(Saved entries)
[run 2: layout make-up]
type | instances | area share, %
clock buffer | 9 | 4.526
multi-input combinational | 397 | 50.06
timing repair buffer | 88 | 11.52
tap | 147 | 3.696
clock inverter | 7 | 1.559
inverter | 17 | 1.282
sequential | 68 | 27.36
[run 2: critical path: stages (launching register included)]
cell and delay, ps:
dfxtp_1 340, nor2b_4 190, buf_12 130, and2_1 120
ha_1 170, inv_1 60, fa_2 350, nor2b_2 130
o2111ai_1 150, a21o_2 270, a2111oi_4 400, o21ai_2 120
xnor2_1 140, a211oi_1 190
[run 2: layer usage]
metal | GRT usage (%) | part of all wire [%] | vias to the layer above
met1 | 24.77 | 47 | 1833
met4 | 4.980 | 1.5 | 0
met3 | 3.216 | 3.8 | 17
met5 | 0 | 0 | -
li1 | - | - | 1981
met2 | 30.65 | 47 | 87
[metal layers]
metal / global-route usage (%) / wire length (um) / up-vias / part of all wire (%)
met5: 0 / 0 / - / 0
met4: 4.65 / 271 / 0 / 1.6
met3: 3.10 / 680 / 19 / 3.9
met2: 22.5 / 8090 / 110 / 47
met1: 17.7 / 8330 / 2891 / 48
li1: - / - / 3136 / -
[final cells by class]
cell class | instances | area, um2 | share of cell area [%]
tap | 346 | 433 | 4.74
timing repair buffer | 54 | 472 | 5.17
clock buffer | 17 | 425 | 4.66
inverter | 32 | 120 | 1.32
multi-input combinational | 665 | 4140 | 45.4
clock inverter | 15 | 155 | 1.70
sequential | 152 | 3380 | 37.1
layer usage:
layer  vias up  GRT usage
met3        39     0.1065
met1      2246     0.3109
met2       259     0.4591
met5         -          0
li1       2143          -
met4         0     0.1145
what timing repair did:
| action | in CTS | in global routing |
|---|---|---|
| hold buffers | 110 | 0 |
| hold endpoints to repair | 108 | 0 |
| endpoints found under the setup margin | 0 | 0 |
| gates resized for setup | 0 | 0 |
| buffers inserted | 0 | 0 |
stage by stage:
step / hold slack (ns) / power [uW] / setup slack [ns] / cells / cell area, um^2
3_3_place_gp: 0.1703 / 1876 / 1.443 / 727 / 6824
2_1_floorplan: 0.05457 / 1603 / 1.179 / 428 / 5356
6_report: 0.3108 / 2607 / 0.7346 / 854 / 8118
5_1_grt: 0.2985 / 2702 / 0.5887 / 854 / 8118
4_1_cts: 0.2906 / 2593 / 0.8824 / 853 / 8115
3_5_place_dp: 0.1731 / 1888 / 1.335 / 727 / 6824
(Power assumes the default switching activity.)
===== src/rtl/conf_int_mul_seq_ctrl.sv =====
// Sequencer for the approximate 16-bit multiplier wrapper: steps LOAD/ROW/COL/DRAIN
// over one block, drives the wrapper's state/count0/rstP/rapx, and tracks product validity.
module conf_int_mul_seq_ctrl #(
    parameter int BLK_LEN  = 64,
    parameter int PIPE_LAT = 3
) (
    input  logic       clk,
    input  logic       racc,
    input  logic       start,
    input  logic       apx_en,
    input  logic       in_valid,
    output logic       busy,
    output logic [2:0] mul_state,
    output logic [8:0] count0,
    output logic       rstP,
    output logic       rapx,
    output logic       p_valid,
    output logic       done
);

    localparam logic [2:0] S_IDLE  = 3'b000;
    localparam logic [2:0] S_LOAD  = 3'b001;
    localparam logic [2:0] S_ROW   = 3'b010;
    localparam logic [2:0] S_COL   = 3'b011;
    localparam logic [2:0] S_DRAIN = 3'b100;

    localparam logic [8:0] CNT_LAST = 9'(BLK_LEN - 1);
    localparam int         DW       = (PIPE_LAT > 1) ? $clog2(PIPE_LAT) : 1;
    localparam logic [DW-1:0] DRAIN_LAST = DW'(PIPE_LAT - 1);

    logic [2:0]          r_state;
    logic [8:0]          r_cnt;
    logic [DW-1:0]       r_drain;
    logic                r_busy;
    logic                r_rstp;
    logic                r_rapx;
    logic [PIPE_LAT-1:0] r_vld_pipe;

    logic [2:0]    w_state_nxt;
    logic [8:0]    w_cnt_nxt;
    logic [DW-1:0] w_drain_nxt;
    logic          w_busy_nxt;
    logic          w_rstp_nxt;
    logic          w_rapx_nxt;
    logic          w_phase_last;
    logic          w_opnd;
    logic          w_drain_end;

    assign w_phase_last = in_valid && (r_cnt == CNT_LAST);
    assign w_opnd       = in_valid && ((r_state == S_ROW) || (r_state == S_COL));
    assign w_drain_end  = (r_state == S_DRAIN) && (r_drain == DRAIN_LAST);

    always_comb begin
        w_state_nxt = r_state;
        w_cnt_nxt   = r_cnt;
        w_drain_nxt = r_drain;
        w_busy_nxt  = r_busy;
        w_rstp_nxt  = 1'b0;
        w_rapx_nxt  = r_rapx;
        case (r_state)
            S_IDLE: begin
                if (start) begin
                    w_state_nxt = S_LOAD;
                    w_busy_nxt  = 1'b1;
                    w_rapx_nxt  = apx_en;
                    w_cnt_nxt   = 9'd0;
                end
            end
            S_LOAD, S_ROW, S_COL: begin
                if (w_phase_last) begin
                    w_cnt_nxt = 9'd0;
                    case (r_state)
                        S_LOAD: begin
                            w_state_nxt = S_ROW;
                            w_rstp_nxt  = 1'b1;
                        end
                        S_ROW: begin
                            w_state_nxt = S_COL;
                            w_rstp_nxt  = 1'b1;
                        end
                        default: begin
                            w_state_nxt = S_DRAIN;
                            w_drain_nxt = '0;
                        end
                    endcase
                end else if (in_valid) begin
                    w_cnt_nxt = r_cnt + 9'd1;
                end
            end
            S_DRAIN: begin
                // in_valid is ignored here; only the pipeline tail is being flushed
                if (w_drain_end) begin
                    w_state_nxt = S_IDLE;
                    w_busy_nxt  = 1'b0;
                end else begin
                    w_drain_nxt = r_drain + 1'b1;
                end
            end
            default: begin
                w_state_nxt = S_IDLE;
                w_busy_nxt  = 1'b0;
                w_cnt_nxt   = 9'd0;
            end
        endcase
    end

    always_ff @(posedge clk or posedge racc) begin
        if (racc) begin
            r_state <= S_IDLE;
            r_cnt   <= 9'd0;
            r_drain <= '0;
            r_busy  <= 1'b0;
            r_rstp  <= 1'b1;
            r_rapx  <= 1'b0;
        end else begin
            r_state <= w_state_nxt;
            r_cnt   <= w_cnt_nxt;
            r_drain <= w_drain_nxt;
            r_busy  <= w_busy_nxt;
            r_rstp  <= w_rstp_nxt;
            r_rapx  <= w_rapx_nxt;
        end
    end

    // Product-valid shift register mirrors the wrapper's multiply latency; bubbles ride along.
    always_ff @(posedge clk or posedge racc) begin
        if (racc) begin
            r_vld_pipe <= '0;
        end else begin
            r_vld_pipe <= {r_vld_pipe[PIPE_LAT-2:0], w_opnd};
        end
    end

    assign busy      = r_busy;
    assign mul_state = r_state;
    assign count0    = r_cnt;
    assign rstP      = r_rstp;
    assign rapx      = r_rapx;
    assign p_valid   = r_vld_pipe[PIPE_LAT-1];
    assign done      = w_drain_end;

endmodule

===== config.mk =====
export PLATFORM = sky130hd
export DESIGN_NAME = conf_int_mul_seq_ctrl
export DESIGN_NICKNAME = d
export VERILOG_FILES = /design/src/rtl/conf_int_mul_seq_ctrl.sv
export SDC_FILE = /design/constraint.sdc
export NUM_CORES = 1
export LEC_CHECK = 0
export ABC_AREA = 1
export CORE_MARGIN = 5
export CORE_UTILIZATION = 49
export DETAILED_ROUTE_END_ITERATION = 16
export HOLD_SLACK_MARGIN = 0.03
export PLACE_DENSITY_LB_ADDON = 0.08
export SYNTH_ARGS = -nofsm -noshare
export SYNTH_HDL_FRONTEND = slang
export SYNTH_SLANG_ARGS = --single-unit

===== constraint.sdc =====
create_clock -name clk -period 1.55 [get_ports clk]
set_input_delay 0.2325 -clock clk [delete_from_list [all_inputs] [get_ports clk]]
set_output_delay 0.2325 -clock clk [all_outputs]
set_load 0.02 [all_outputs]

==> Word level (Yosys, flattened, before mapping) <==
Cells that the tools add are included.
{ "op_classes": {"addsub": 2, "eq_ne": 12, "muxes": 19, "bitwise_logic": 2, "n_reduce_logical": 13} }
{ "ops": {"columns": ["op", "count"], "rows": [
  ["$mux 9", 3],
  ["$pmux 9 s3", 1],
  ["$ne 2x2->1 const B", 5],
  ["$add 9x1->9 const B", 1],
  ["$eq 9x6->1 const B", 1],
  ["$mux 3", 3],
  ["$pmux 3 s3", 1],
  ["$reduce_and 3->1", 3],
  ["$eq 3x2->1 const B", 2],
  ["$mux 2", 3],
  ["$pmux 3 s2", 1],
  ["$mux 1", 5],
  ["$pmux 2 s2", 1],
  ["$reduce_and 4->1", 1],
  ["$eq 3x1->1 const B", 1],
  ["$eq 3x3->1 const B", 1],
  ["$logic_and 1x1->1", 3],
  ["$logic_not 3->1", 1],
  ["$ne 3x3->1 const B", 1],
  ["$pmux 1 s3", 1],
  ["$reduce_or 3->1", 1],
  ["$add 2x1->2 const B", 1],
  ["$eq 2x2->1 const B", 1],
  ["$not 1->1", 2],
  ["4 further kinds", 4]
]} }
{ "totals": {"ff_bits": 20, "input_bits": 5, "out_inout_bits": 17, "elab_cells": 55} }

==> Depth between registers and ports, before layout <==
Gate-level depths: netlist of the first run.
{ "logic_depth": {"depth_word": 5, "ltp_mapped": 9, "ltp_nobuf": 9} }

==> Worst setup path after synthesis of the first run <==
Ideal clock, no wire load.
{ "synth_path": {"path_type": "flip-flop to flip-flop", "start": "reg r_cnt[1], in the netlist count0[1]", "end": "reg r_cnt[7], in the netlist count0[7]", "setup_time_ns": 0.121, "t_arrival_ns": 1.291, "required_ns": 1.429, "path_slack_ns": 0.138, "stages_incl_launch_ff": 9, "path_buffers": 0, "synth_period_minus_slack_ns": 1.412, "cell_sequence": "dfrtp_1 ha_1 nand2_1 nor2_2 nand2_2 nand2_2 nand2_1 o21ai_0 nor2_1"} }
{ "synth_via": {"elab_chain_cells": 4, "word_cells_on_any_way": 8, "cone_classes": "add/sub (1); eq/ne (2); mux (3); reduce/logical (2)"} }
{ "synth_rtl": {"columns": ["item", "line", "rtl"], "rows": [
  ["start: declaration", "32", "logic [8:0] r_cnt;"],
  ["start signal: assignment", "117", "r_cnt <= w_cnt_nxt;"],
  ["$add 9x1->9 or $eq 9x6->1 (tied branches)", "87, 49", null],
  ["$mux 9 or $logic_and 1x1->1 (tied branches)", "86, 49", null],
  ["$mux 9 or $ne 3x3->1 (tied branches)", null, null],
  ["$pmux 9 s3 or $reduce_and 3->1 (tied branches)", null, null]
]} }
Several ways; a longest one is shown, not always the timed one. The select of a mux whose other input is x is not followed.
A chain may end at the register's enable or synchronous reset.

==> Worst setup path in the final report of the first run <==
{ "layout_path": {"start": "reg r_drain[0]", "end": "out done"} }
{ "layout_via": {"elab_chain_cells": 2} }
{ "layout_rtl": {"columns": ["item", "line", "rtl"], "rows": [
  ["start: declaration", "33", "logic [DW-1:0] r_drain;"],
  ["start signal: assignment", "118", "r_drain <= w_drain_nxt;"],
  ["$eq 2x2->1", "51", "assign w_drain_end = (r_state == S_DRAIN) && (r_drain == DRAIN_LAST);"],
  ["$logic_and 1x1->1", "51", null],
  ["end: declaration", "18", "output logic done"]
]} }
No other way between the ends.

==> flow_summary.yaml, run 1 <==
sta:
  min_period_ps: 1490
  fmax_mhz: 672
  hold_violations: 0
  setup_slack_ps: 61.7
  tns_ps: 0
  relSlewSlack_pct: 74.0
  finalCritPeriodShare_pct: 96.0
  slew_violations: 0
  skew_ps: 1.67
  tightest_slew_ps: 390
  timing.hold.ws_ps: 192
  setup_viol: 0
layout:
  multi_input_area_sq_um: 453
  diodes: 0
  design_area_sq_um: 1370
  drive_above_1_share_pct: 20.0
  areaGrowthSynthToFinish_pct: 34.0
  nets: 168
  fillCellCount: 161
  seqCellArea_sq_um: 502
placement:
  place_area_sq_um: 1320
  dp_slack_ps: -91.4
  port_buffers: 21
  place_congestion: 0.859
  dp_hpwl_um: 1650
synth:
  synth_ff_type: "dfrtp_1"
  async_flop_share_pct: 100
  synth_seq_cells: 20
  synth_area_leaders: "dfrtp_1 (46%), nand2_1 (12%), inv_1 (7.0%)"
  yosys_warnings: 0
  synthMostInstantiatedCell: "nand2_1"
  synth_common_cells: "nand2_1 (34), dfrtp_1 (19), inv_1 (19)"
  yosys.area.top_type: "dfrtp_1"
  avgSynthCellArea_sq_um: 8.12
  yosysUniqueCellTypes: 23
  netlist_area_sq_um: 1020
  yosysTopAreaCellShare_pct: 46.5
  yosysSeqAreaShare_pct: 49.0
  synth_edf_count: 0
  synthCells: 126
  synth_nets: 133
job:
  drv_cap: 0
clock_tree:
  cts.path.max_buffers: 2
  path_clk_slew_ps: 120
  clk_latency_ps: 310
  holdBufCountCts: 0
  cts_root_buffer: "clkbuf_4"
  htreeDepth: 1
  cts-buffers-inserted: 3
  cts_tree: "done"
  numClockSinks: 20
grt:
  grt_max_degree: 12
  grt_pass1_vias: 903
  grt_use_total_pct: 15.0
  overflow: 0
  antenna_found_initial: 0
  grt_pass1_wl_um: 3790
floorplanning:
  ios: 22
  die_h_um: 55.7
  rows: 16
  die_x_um: 55.7
  initial_core_util_pct: 51.6
  dieArea_sq_um: 3100
  core_sq_um: 1980
routing:
  vias: 919
  first_pass_iters: 4
  antenna_left: 0
  drc_errors: 0
  wl_um: 2110
  drt_iter0_drc: 42
  viasPerCell: 4.91
  routedWlPerCell_um: 11.3
power_and_ir_drop:
  finalPower_mw: 2.16
  irDropWorstVdd_uv: 1080
  p_leak_nw: 0.759
  p_per_area_nw_per_um2: 1570
setup_path:
  cp_data_required_time_ps: 1320
  critPathArrivalTime_ps: 1260
  crit_family: "flip-flops"
  crit_fanout: 2
  critPathKind: "register to primary output"
  crit_path_top_delay_cell: "dfrtp_1"
  crit_chain: "inv_2 -> ha_4 -> inv_2 -> nor3_2 -> buf_4"
  worst_setup_path_start_kind: "register"
  crit_path_frequent_cell: "inv_2"
  worstSetupEndpointType: "primary output"
  max_stage_delay_ps: 410
  cp_num_buf_inv: 3
hold_path:
  hp-class: "primary input to async pin"
status:
  status: "completed"
-- cells by family (layout without fill, tap and decap cells) --
kind of cell / count (synthesis) / count (layout) / share of synthesized area, %
compound gates: 12 / 12 / 5.99
xor+xnor: 1 / 1 / 0.856
fa+ha+maj: 2 / 2 / 2.44
buf+inv: 21 / 55 / 8.43
flops: 20 / 20 / 49.0
mux: 1 / 1 / 1.10
simple gates: 69 / 69 / 32.2
-- what timing repair did --
action                     in CTS  in global routing
setup buffers                   0                  2
setup endpoints to repair      14                  5
pin swaps                       0                  2
gates resized for setup        18                  8
gates cloned                    0                  0
-- per-stage QoR --
stage,std cells,util (%)
floorplan,126,-
global route,187,69.2
CTS,185,67.2
detailed placement,181,66.4
finish,187,69.2
global placement,181,66.4
-- cell usage in the layout (no fill, tap or decap) --
| cell | synthesis | layout |
|---|---|---|
| clkdlybuf4s50_1 | 0 | 5 |
| dlymetal6s2s_1 | 0 | 2 |
| dfrtp_1 | 19 | 19 |
| inv_2 | 1 | 3 |
| buf_4 | 0 | 11 |
| a31oi_1 | 1 | 1 |
| nand3b_1 | 2 | 2 |
| or2_2 | 1 | 1 |
| o21ai_1 | 2 | 2 |
| nor2_4 | 2 | 2 |
| nor3_2 | 0 | 1 |
| a21oi_1 | 3 | 3 |
| dlygate4sd2_1 | 0 | 13 |
| clkbuf_8 | 0 | 1 |
| nor2_1 | 11 | 11 |
| inv_1 | 19 | 17 |
| o21ai_0 | 6 | 6 |
| mux2_2 | 1 | 1 |
| nand2_1 | 34 | 34 |
| nand4_1 | 4 | 4 |
| nand2_2 | 4 | 4 |
| nand3_2 | 2 | 2 |
| nor3_1 | 2 | 1 |
| clkbuf_4 | 0 | 3 |
| ha_4 | 0 | 1 |
| xor2_1 | 1 | 1 |
| nor2_2 | 1 | 1 |
| nand3_1 | 6 | 6 |
| ha_1 | 2 | 1 |
| dfstp_2 | 1 | 1 |
-- final cells by class --
| class | instances | area share [%] |
|---|---|---|
| clock buffers | 4 | 2.65 |
| inverters | 20 | 5.47 |
| multi-input cells | 85 | 33.0 |
| flip-flops and latches | 20 | 36.6 |
| well taps | 27 | 2.46 |
| repair buffers | 31 | 19.8 |
-- path summary, 6_finish.rpt --
kind,slack [ps],startpoint,endpoint,depth (start not counted)
worst min register to register,370,r_vld_pipe[0],r_vld_pipe[1],0
worst min-delay path,190,racc,count0[8],2
min in group clk,370,r_vld_pipe[0],r_vld_pipe[1],0
worst max-delay path,60,r_drain[0],done,5
max in group asynchronous,870,racc,busy,3
worst max register to register,120,mul_state[0],count0[7],7
-- registers in the layout (all words and copies together) (netlist names) --
name        count
count0          9
mul_state       3
r_vld_pipe      3
r_drain         2
busy            1
rapx            1
rstP            1
-- layer usage --
metal	vias to the layer above	wire [um]	part of all wire (%)	global-route usage [%]
li1	466	-	-	-
met1	423	976	46	19.5
met2	25	967	46	23.3
met3	5	120	5.7	3.48
met4	0	41	1.9	7.64
met5	-	0	0	0
-- worst register-to-register path, stage by stage (launching register included) --
cell	delay [ps]
dfrtp_1	410
buf_4	160
nor2_4	160
nand3_2	120
nand2_2	170
nand2_1	110
o21ai_0	160
nor2_1	50
-- power by group --
| part | internal (mW) | switching [mW] |
|---|---|---|
| Sequential | 0.656 | 0.0879 |
| Clock | 0.143 | 0.168 |
| Combinational | 0.431 | 0.671 |
| Total | 1.23 | 0.926 |
(Power assumes the default switching activity.)
==> run 2: changes to the inputs <==
Settings changed: GPL_TIMING_DRIVEN from default to 0.
==> flow_summary.yaml, run 2 (synthesized netlist as in run 1, its figures left out) <==
status:
  status: "completed"
setup_path:
  crit_path_top_delay_cell: "dfrtp_1"
  reg2reg_slack_ps: 110
  crit_chain: "inv_2 -> nand2_2 -> nor3_2 -> buf_4"
  crit_fanout: 4
  cp_data_required_time_ps: 1320
  worstSetupEndpointType: "primary output"
  ff2ff_path_depth: 8
  reg2reg_from: "count0[1]"
  critPathArrivalTime_ps: 1280
  cp_num_cells: 4
  timing.rr.end: "r_drain[0]"
  critPathKind: "register to primary output"
  worst_setup_path_start_kind: "register"
  crit_start: "mul_state[1]"
  cp_num_buf_inv: 2
  max_stage_delay_ps: 450
  crit_family: "flip-flops"
  cp-endpoint: "done"
power_and_ir_drop:
  p_per_area_nw_per_um2: 1560
  irDropWorstVdd_uv: 1200
  finalPower_mw: 2.04
  p_leak_nw: 0.708
floorplanning:
  die_h_um: 55.7
  core_sq_um: 1980
  ios: 22
  die_x_um: 55.7
  dieArea_sq_um: 3100
  initial_core_util_pct: 51.6
  rows: 16
sta:
  hold_violations: 0
  fmax_mhz: 659
  finalCritPeriodShare_pct: 97.9
  setup_viol: 0
  skew_ps: 3.93
  relSlewSlack_pct: 52.0
  slew_violations: 0
  min_period_ps: 1520
  tightest_slew_ps: 720
  tns_ps: 0
routing:
  wl_um: 2040
  viasPerCell: 4.96
  drt_iter0_drc: 15
  drc_errors: 0
  routedWlPerCell_um: 11.5
  vias: 883
  first_pass_iters: 4
  antenna_left: 0
layout:
  areaGrowthSynthToFinish_pct: 27.3
  drive_above_1_share_pct: 17.2
  multi_input_area_sq_um: 458
  largest_reg_flops: 9
  diodes: 0
  seqCellArea_sq_um: 502
  final_cells: 178
  final_common_cell: "nand2_1"
  fillCellCount: 169
  nets: 159
  layout_common_cells: "nand2_1 (33), dfrtp_1 (19), inv_1 (15), dlygate4sd2_1 (13), nor2_1 (11)"
placement:
  place_congestion: 0.820
  port_buffers: 21
  dpl.cell_count: 174
  dp_hpwl_um: 1540
grt:
  grt_pass1_vias: 855
  grt_use_total_pct: 14.7
  overflow: 0
  antenna_found_initial: 0
  grt_max_degree: 21
  grt_pass1_wl_um: 3630
clock_tree:
  path_clk_slew_ps: 110
  cts_root_buffer: "clkbuf_4"
  clk_latency_ps: 300
  htreeDepth: 1
  cts_tree: "done"
  cts_setup_buffers: 0
  numClockSinks: 20
  cts.path.max_buffers: 2
  cts-buffers-inserted: 3
  holdBufCountCts: 0
job:
  drv_cap: 0
hold_path:
  hp-class: "primary input to async pin"
## run 2: layout make-up
class / count / share of cell area [%]
flip-flops and latches: 20 / 38.5
well taps: 27 / 2.59
plain buffers: 1 / 0.865
repair buffers: 21 / 15.1
inverters: 20 / 5.76
multi-input cells: 85 / 35.2
clock buffers: 4 / 2.02
## run 2: metrics by stage
| stage | setup WS (ps) | cell area [sq um] | util, % | hold slack, ps |
|---|---|---|---|---|
| final | 32.6 | 1300 | 65.7 | 343 |
| after global routing | -37.3 | 1300 | 65.7 | 379 |
| after CTS | 2.00 | 1270 | 64.2 | 361 |
| after detailed placement | -101 | 1270 | 64.0 | 337 |
| after global placement | -71.8 | 1270 | 64.0 | 331 |
| after floorplan | 138 | 1020 | - | 196 |
## run 2: worst min-delay path by stage
stage	startpoint	end	slack (ps)	depth (start not counted)
6_report	racc	count0[1]	340	2
5_1_grt	r_vld_pipe[1]	r_vld_pipe[2]	380	0
4_1_cts	r_vld_pipe[0]	r_vld_pipe[1]	360	0
3_5_place_dp	r_vld_pipe[0]	r_vld_pipe[1]	340	0
3_3_place_gp	r_vld_pipe[0]	r_vld_pipe[1]	330	0
2_1_floorplan	racc	busy	200	1
## run 2: metal layers
metal | GRT usage, % | vias to the layer above | share of wire (%)
met5 | 0 | - | 0
met4 | 9.38 | 0 | 2.3
met3 | 2.78 | 5 | 5.5
met2 | 22.5 | 24 | 44
met1 | 18.8 | 403 | 48
li1 | - | 451 | -
## run 2: timing repair
action	CTS	global route
endpoints found under the setup margin	14	7
gates resized for setup	18	12
pin swaps	0	2
cloned	0	0
## run 2: where the power goes
| group | internal, mW | switching, mW |
|---|---|---|
| logic | 0.367 | 0.637 |
| registers | 0.655 | 0.125 |
| clock network | 0.100 | 0.153 |
==> run 3: changes to the inputs <==
Settings changed: GPL_ROUTABILITY_DRIVEN from default to 0, SETUP_SLACK_MARGIN from default to 0.02.
==> flow_summary.yaml, run 3 (synthesized netlist as in run 1, its figures left out) <==
status:
  status: "completed"
setup_path:
  reg2reg_from: "count0[1]"
  cp_num_cells: 4
  cp_data_required_time_ps: 1320
  cp-endpoint: "done"
  worst_setup_path_start_kind: "register"
  crit_fanout: 4
  worstSetupEndpointType: "primary output"
  reg2reg_slack_ps: 110
  max_stage_delay_ps: 450
  ff2ff_path_depth: 8
  crit_chain: "inv_2 -> nand2_2 -> nor3_2 -> buf_4"
  critPathKind: "register to primary output"
  timing.rr.end: "r_drain[0]"
  crit_path_top_delay_cell: "dfrtp_1"
  crit_family: "flip-flops"
  critPathArrivalTime_ps: 1280
  cp_num_buf_inv: 2
  crit_start: "mul_state[1]"
clock_tree:
  holdBufCountCts: 0
  cts-buffers-inserted: 3
  clk_latency_ps: 300
  htreeDepth: 1
  cts_tree: "done"
  path_clk_slew_ps: 110
  cts_root_buffer: "clkbuf_4"
  cts.path.max_buffers: 2
  numClockSinks: 20
layout:
  largest_reg_flops: 9
  design_area_sq_um: 1310
  seqCellArea_sq_um: 502
  diodes: 0
  areaGrowthSynthToFinish_pct: 27.5
  layout_common_cells: "nand2_1 (33), dfrtp_1 (19), inv_1 (15), dlygate4sd2_1 (13), nor2_1 (11)"
  multi_input_area_sq_um: 458
  drive_above_1_share_pct: 17.2
  final_common_cell: "nand2_1"
  nets: 159
  fillCellCount: 168
sta:
  min_period_ps: 1520
  relSlewSlack_pct: 52.0
  skew_ps: 3.93
  rsz0062_at_grt: "true"
  setup_viol: 0
  setup_slack_ps: 32.6
  finalCritPeriodShare_pct: 97.9
  timing.hold.ws_ps: 343
  tightest_slew_ps: 720
  fmax_mhz: 659
  hold_violations: 0
  slew_violations: 0
floorplanning:
  die_x_um: 55.7
  die_h_um: 55.7
  rows: 16
  ios: 22
  dieArea_sq_um: 3100
  initial_core_util_pct: 51.6
  core_sq_um: 1980
routing:
  viasPerCell: 4.96
  vias: 883
  antenna_left: 0
  first_pass_iters: 4
  drc_errors: 0
  drt_iter0_drc: 15
  routedWlPerCell_um: 11.5
  wl_um: 2050
placement:
  dp_hpwl_um: 1540
  place_area_sq_um: 1270
  port_buffers: 21
  dp_slack_ps: -101
grt:
  grt_pass1_vias: 855
  grt_pass1_wl_um: 3640
  antenna_found_initial: 0
  grt_use_total_pct: 14.7
  overflow: 0
  grt_max_degree: 21
power_and_ir_drop:
  p_per_area_nw_per_um2: 1560
  irDropWorstVdd_uv: 1180
  p_leak_nw: 0.724
hold_path:
  hp-class: "primary input to async pin"
job:
  drv_cap: 0
-- run 3: changes by cell type in the layout (fill, tap and decap cells not counted), sizes merged --
cell,change
dlymetal6s2s,+1
clkdlybuf4s50,-1
-- run 3: metrics by stage --
stage	std cells	TNS (ps)	total power, mW	utilization (%)
final	178	0	2.04	65.8
after global routing	178	-37.3	2.20	65.8
after CTS	178	0	2.02	64.2
after detailed placement	174	-101	1.80	64.0
after global placement	174	-71.8	1.77	64.0
after floorplan	126	0	1.44	-
-- run 3: layout make-up --
cell class	count	share of cell area [%]
flip-flops and latches	20	38.4
multi-input cells	85	35.1
repair buffers	21	15.2
inverters	20	5.75
well taps	27	2.59
clock buffers	4	2.01
plain buffers	1	0.863
-- run 3: timing repair --
item | 4_1_cts | 5_1_grt
buffers inserted | 0 | 0
endpoints found under the setup margin | 14 | 12
pin swaps | 0 | 2
resized for setup | 19 | 12
-- run 3: worst min-delay path by stage --
stage	from	endpoint	slack, ps	depth (start not counted)
finish	racc	count0[1]	340	2
global route	r_vld_pipe[1]	r_vld_pipe[2]	380	0
CTS	r_vld_pipe[0]	r_vld_pipe[1]	360	0
detailed placement	r_vld_pipe[0]	r_vld_pipe[1]	340	0
global placement	r_vld_pipe[0]	r_vld_pipe[1]	330	0
floorplan	racc	busy	200	1
-- run 3: power by group --
group / internal [mW] / total [mW] / switching (mW)
logic: 0.366 / 1.00 / 0.637
clock network: 0.100 / 0.253 / 0.153
registers: 0.655 / 0.781 / 0.125
-- run 3: worst register-to-register path, delay by kind of cell, from the launching register on --
family	cells	cell delay [ps]
fa+ha+maj	1	220
flops	1	410
simple gates	7	720
-- run 3: layer usage --
metal | track usage, % | share of wire (%) | vias to the layer above
met5 | 0 | 0 | -
met4 | 9.38 | 2.2 | 0
met3 | 2.78 | 5.3 | 5
met2 | 22.5 | 45 | 24
met1 | 19.0 | 48 | 403
li1 | - | - | 451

▶ [Your goal] All lines above from the one with "registers: 0.655 / 0.781 / 0.125" to the one with "-- run 3: layer", inclusive, should be copied exactly, and no other lines.

▶ [Solved problem]
registers: 0.655 / 0.781 / 0.125
-- run 3: worst register-to-register path, delay by kind of cell, from the launching register on --
family	cells	cell delay [ps]
fa+ha+maj	1	220
flops	1	410
simple gates	7	720
-- run 3: layer usage --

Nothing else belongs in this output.